Las epopeyas novelísticas de la revolución cubana me habían resultado estrechas y provincianas: El siglo de las luces conseguía romper el cerco insular, librarme de la insularidad. Me revelaría las confluencias soterradas de las Antillas y abriría mi mirada interior a la desgarrada realidad del Caribe, a su carga colonial donde los sueños imperiales europeos realizaron sus atropellos y sus hazañas, y a la circularidad de las luchas centenarias por la libertad y la independencia de las islas. La novela poseía además un lenguaje de resonancias épicas ("Hay épocas hechas para diezmar los rebaños, confundir las lenguas y dispersar las tribus") o de oráculo de Delfos ("¿Qué habrá en torno mío que esté ya definido, inscrito, presente, y que aún no pueda entender? ¿Qué signo, qué mensaje... en el alfabeto de los musgos, la geometría de la pomarrosa?").

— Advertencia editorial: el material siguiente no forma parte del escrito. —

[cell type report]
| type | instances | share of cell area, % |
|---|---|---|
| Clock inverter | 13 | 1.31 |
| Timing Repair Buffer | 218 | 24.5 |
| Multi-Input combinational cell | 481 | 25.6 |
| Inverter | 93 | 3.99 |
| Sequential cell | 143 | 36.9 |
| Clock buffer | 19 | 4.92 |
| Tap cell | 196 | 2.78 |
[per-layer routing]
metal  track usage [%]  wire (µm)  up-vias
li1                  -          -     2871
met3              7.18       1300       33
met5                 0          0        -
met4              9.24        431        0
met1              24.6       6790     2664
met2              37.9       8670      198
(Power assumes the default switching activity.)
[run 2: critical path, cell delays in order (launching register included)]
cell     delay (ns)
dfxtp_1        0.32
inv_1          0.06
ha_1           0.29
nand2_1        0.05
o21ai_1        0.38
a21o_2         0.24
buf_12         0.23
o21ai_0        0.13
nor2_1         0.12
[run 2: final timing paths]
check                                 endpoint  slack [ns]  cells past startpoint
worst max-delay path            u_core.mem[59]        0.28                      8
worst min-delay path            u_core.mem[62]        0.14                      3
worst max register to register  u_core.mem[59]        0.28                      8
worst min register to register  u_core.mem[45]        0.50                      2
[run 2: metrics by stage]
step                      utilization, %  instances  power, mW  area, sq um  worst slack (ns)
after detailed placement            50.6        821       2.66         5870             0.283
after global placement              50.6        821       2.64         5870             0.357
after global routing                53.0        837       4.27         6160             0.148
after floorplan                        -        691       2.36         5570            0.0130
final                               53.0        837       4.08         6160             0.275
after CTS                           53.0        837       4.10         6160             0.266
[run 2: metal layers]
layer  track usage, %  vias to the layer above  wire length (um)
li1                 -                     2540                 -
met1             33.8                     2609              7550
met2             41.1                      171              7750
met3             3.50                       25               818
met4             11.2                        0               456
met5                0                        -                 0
**config.mk**
```make
export PLATFORM = sky130hd
export DESIGN_NAME = quota_sng
export DESIGN_NICKNAME = d
export VERILOG_FILES = /design/src/rtl/sc_pkg.sv /design/src/rtl/sc_bit_cmp.sv /design/src/rtl/quota_sng.sv
export SDC_FILE = /design/constraint.sdc
export NUM_CORES = 1
export LEC_CHECK = 0
export ABC_AREA = 1
export CORE_MARGIN = 4
export CORE_UTILIZATION = 45
export DETAILED_ROUTE_END_ITERATION = 16
export GPL_ROUTABILITY_DRIVEN = 0
export PLACE_DENSITY = 0.72
export SLEW_MARGIN = 20
export SYNTH_ARGS = -nofsm -noshare
export SYNTH_HDL_FRONTEND = slang
export SYNTH_SLANG_ARGS = --single-unit
```
**constraint.sdc**
```tcl
create_clock -name clk -period 1.8 [get_ports clk]
set_clock_uncertainty 0.2 [all_clocks]
set_input_delay 0.18 -clock clk [delete_from_list [all_inputs] [get_ports clk]]
set_output_delay 0.18 -clock clk [all_outputs]
set_load 0.1 [all_outputs]
```
$ cat src/rtl/ncpu32k_bus_arbiter_if.sv
// ncpu32k_bus_arbiter_if: request/grant bundle between requesters, the shared
// resource and the round-robin arbiter.
//   req    : per-requester request lines, active high (bit i = requester i)
//   done   : pulse from the shared resource on the owner's last cycle
//   gnt    : registered one-hot (or all-zero) grant vector
//   gnt_id : registered binary index of the granted requester (0 when idle)
//   busy   : high while any grant is held
// Modports: slave = arbiter side, master = requester/resource side.
interface ncpu32k_bus_arbiter_if #(
    parameter int unsigned NREQ = 4,
    parameter int unsigned IDW  = (NREQ > 1) ? $clog2(NREQ) : 1
);
    logic [NREQ-1:0] req;
    logic            done;
    logic [NREQ-1:0] gnt;
    logic [IDW-1:0]  gnt_id;
    logic            busy;

    modport slave (
        input  req,
        input  done,
        output gnt,
        output gnt_id,
        output busy
    );

    modport master (
        output req,
        output done,
        input  gnt,
        input  gnt_id,
        input  busy
    );
endinterface

$ cat src/rtl/ncpu32k_bus_arbiter.sv
// ncpu32k_bus_arbiter: round-robin arbiter granting one shared resource to one
// of NREQ requesters. A grant is held until the resource pulses done; the next
// owner is then chosen in the same cycle with the previous owner at lowest
// priority, so ownership can pass back-to-back without an idle cycle.
// Ports:
//   clk   : clock, all state on its rising edge
//   rst_n : synchronous active-low reset
//   bus   : slave side of ncpu32k_bus_arbiter_if (req/done in, gnt/gnt_id/busy out)
module ncpu32k_bus_arbiter #(
    parameter int unsigned NREQ = 4,
    parameter int unsigned IDW  = (NREQ > 1) ? $clog2(NREQ) : 1
) (
    input  logic                   clk,
    input  logic                   rst_n,
    ncpu32k_bus_arbiter_if.slave   bus
);

    // One extra bit so index sums never overflow before the modulo fold.
    localparam int unsigned SW = IDW + 1;

    typedef enum logic {
        S_IDLE  = 1'b0,
        S_OWNED = 1'b1
    } state_t;

    state_t          state_q, state_nxt;
    logic [IDW-1:0]  ptr_q, ptr_nxt;
    logic [NREQ-1:0] gnt_q, gnt_nxt;
    logic [IDW-1:0]  gnt_id_q, gnt_id_nxt;
    logic            busy_q, busy_nxt;

    logic [IDW-1:0]  id_inc;
    logic [IDW-1:0]  arb_ptr;
    logic [NREQ-1:0] rot;
    logic [IDW-1:0]  win_ofs;
    logic [SW-1:0]   win_sum;
    logic [IDW-1:0]  win_idx;
    logic [NREQ-1:0] win_oh;
    logic            req_any;

    // (gnt_id + 1) mod NREQ: pointer value loaded when the owner finishes.
    always_comb begin
        logic [SW-1:0] sum;
        sum = SW'(gnt_id_q) + SW'(1);
        if (sum >= SW'(NREQ)) begin
            sum = '0;
        end
        id_inc = IDW'(sum);
    end

    // On done the freshly updated pointer takes effect for this cycle's pick.
    always_comb begin
        arb_ptr = ptr_q;
        if ((state_q == S_OWNED) && bus.done) begin
            arb_ptr = id_inc;
        end
    end

    // Rotate right by arb_ptr, take the lowest set bit, rotate the index back.
    always_comb begin
        rot     = NREQ'({bus.req, bus.req} >> arb_ptr);
        req_any = |bus.req;
        win_ofs = '0;
        for (int i = int'(NREQ) - 1; i >= 0; i--) begin
            if (rot[i]) begin
                win_ofs = IDW'(i);
            end
        end
        win_sum = SW'(win_ofs) + SW'(arb_ptr);
        if (win_sum >= SW'(NREQ)) begin
            win_sum = win_sum - SW'(NREQ);
        end
        win_idx = IDW'(win_sum);
        win_oh  = NREQ'(1) << win_idx;
    end

    // Next-state and next-output logic.
    always_comb begin
        state_nxt  = state_q;
        ptr_nxt    = ptr_q;
        gnt_nxt    = gnt_q;
        gnt_id_nxt = gnt_id_q;
        busy_nxt   = busy_q;

        case (state_q)
            S_IDLE: begin
                // done is meaningless without an owner and is ignored here.
                if (req_any) begin
                    state_nxt  = S_OWNED;
                    gnt_nxt    = win_oh;
                    gnt_id_nxt = win_idx;
                    busy_nxt   = 1'b1;
                end
            end
            S_OWNED: begin
                // Grant is held until done, even if the owner drops its request.
                if (bus.done) begin
                    ptr_nxt = id_inc;
                    if (req_any) begin
                        gnt_nxt    = win_oh;
                        gnt_id_nxt = win_idx;
                        busy_nxt   = 1'b1;
                    end else begin
                        state_nxt  = S_IDLE;
                        gnt_nxt    = '0;
                        gnt_id_nxt = '0;
                        busy_nxt   = 1'b0;
                    end
                end
            end
            default: begin
                state_nxt  = S_IDLE;
                gnt_nxt    = '0;
                gnt_id_nxt = '0;
                busy_nxt   = 1'b0;
            end
        endcase
    end

    // State and output registers; reset dominates req and done.
    always_ff @(posedge clk) begin
        if (!rst_n) begin
            state_q  <= S_IDLE;
            ptr_q    <= '0;
            gnt_q    <= '0;
            gnt_id_q <= '0;
            busy_q   <= 1'b0;
        end else begin
            state_q  <= state_nxt;
            ptr_q    <= ptr_nxt;
            gnt_q    <= gnt_nxt;
            gnt_id_q <= gnt_id_nxt;
            busy_q   <= busy_nxt;
        end
    end

    assign bus.gnt    = gnt_q;
    assign bus.gnt_id = gnt_id_q;
    assign bus.busy   = busy_q;

endmodule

Me complacía, sobre todo, su coherencia narrativa y estructural, que contrastaba con los fragmentarismos de Cabrera Infante y de Sarduy y con las discontinuidades y desigualdades de Arenas.

Graham Greene escribió que algunos libros pueden ser "textos de adivinación que nos hablan del futuro y, al igual que la pitonisa que ve en las cartas un largo viaje o una muerte en el agua, influyen en nuestro futuro". En mis cursos de historia y cultura de América Latina y del Caribe siempre incluyo a Carpentier en el currículum; me da igual que mis alumnos lo lean en español o en inglés, pero no escapan a su lectura. El siglo de las luces es un libro al que regreso con frecuencia, que abro al azar y leo en cualquier página o capítulo, sin buscar un orden, desentendiéndome de la trama, pero donde logro recuperar esos espacios indefinibles que, a falta de otro nombre, sigo llamando lo "real maravilloso".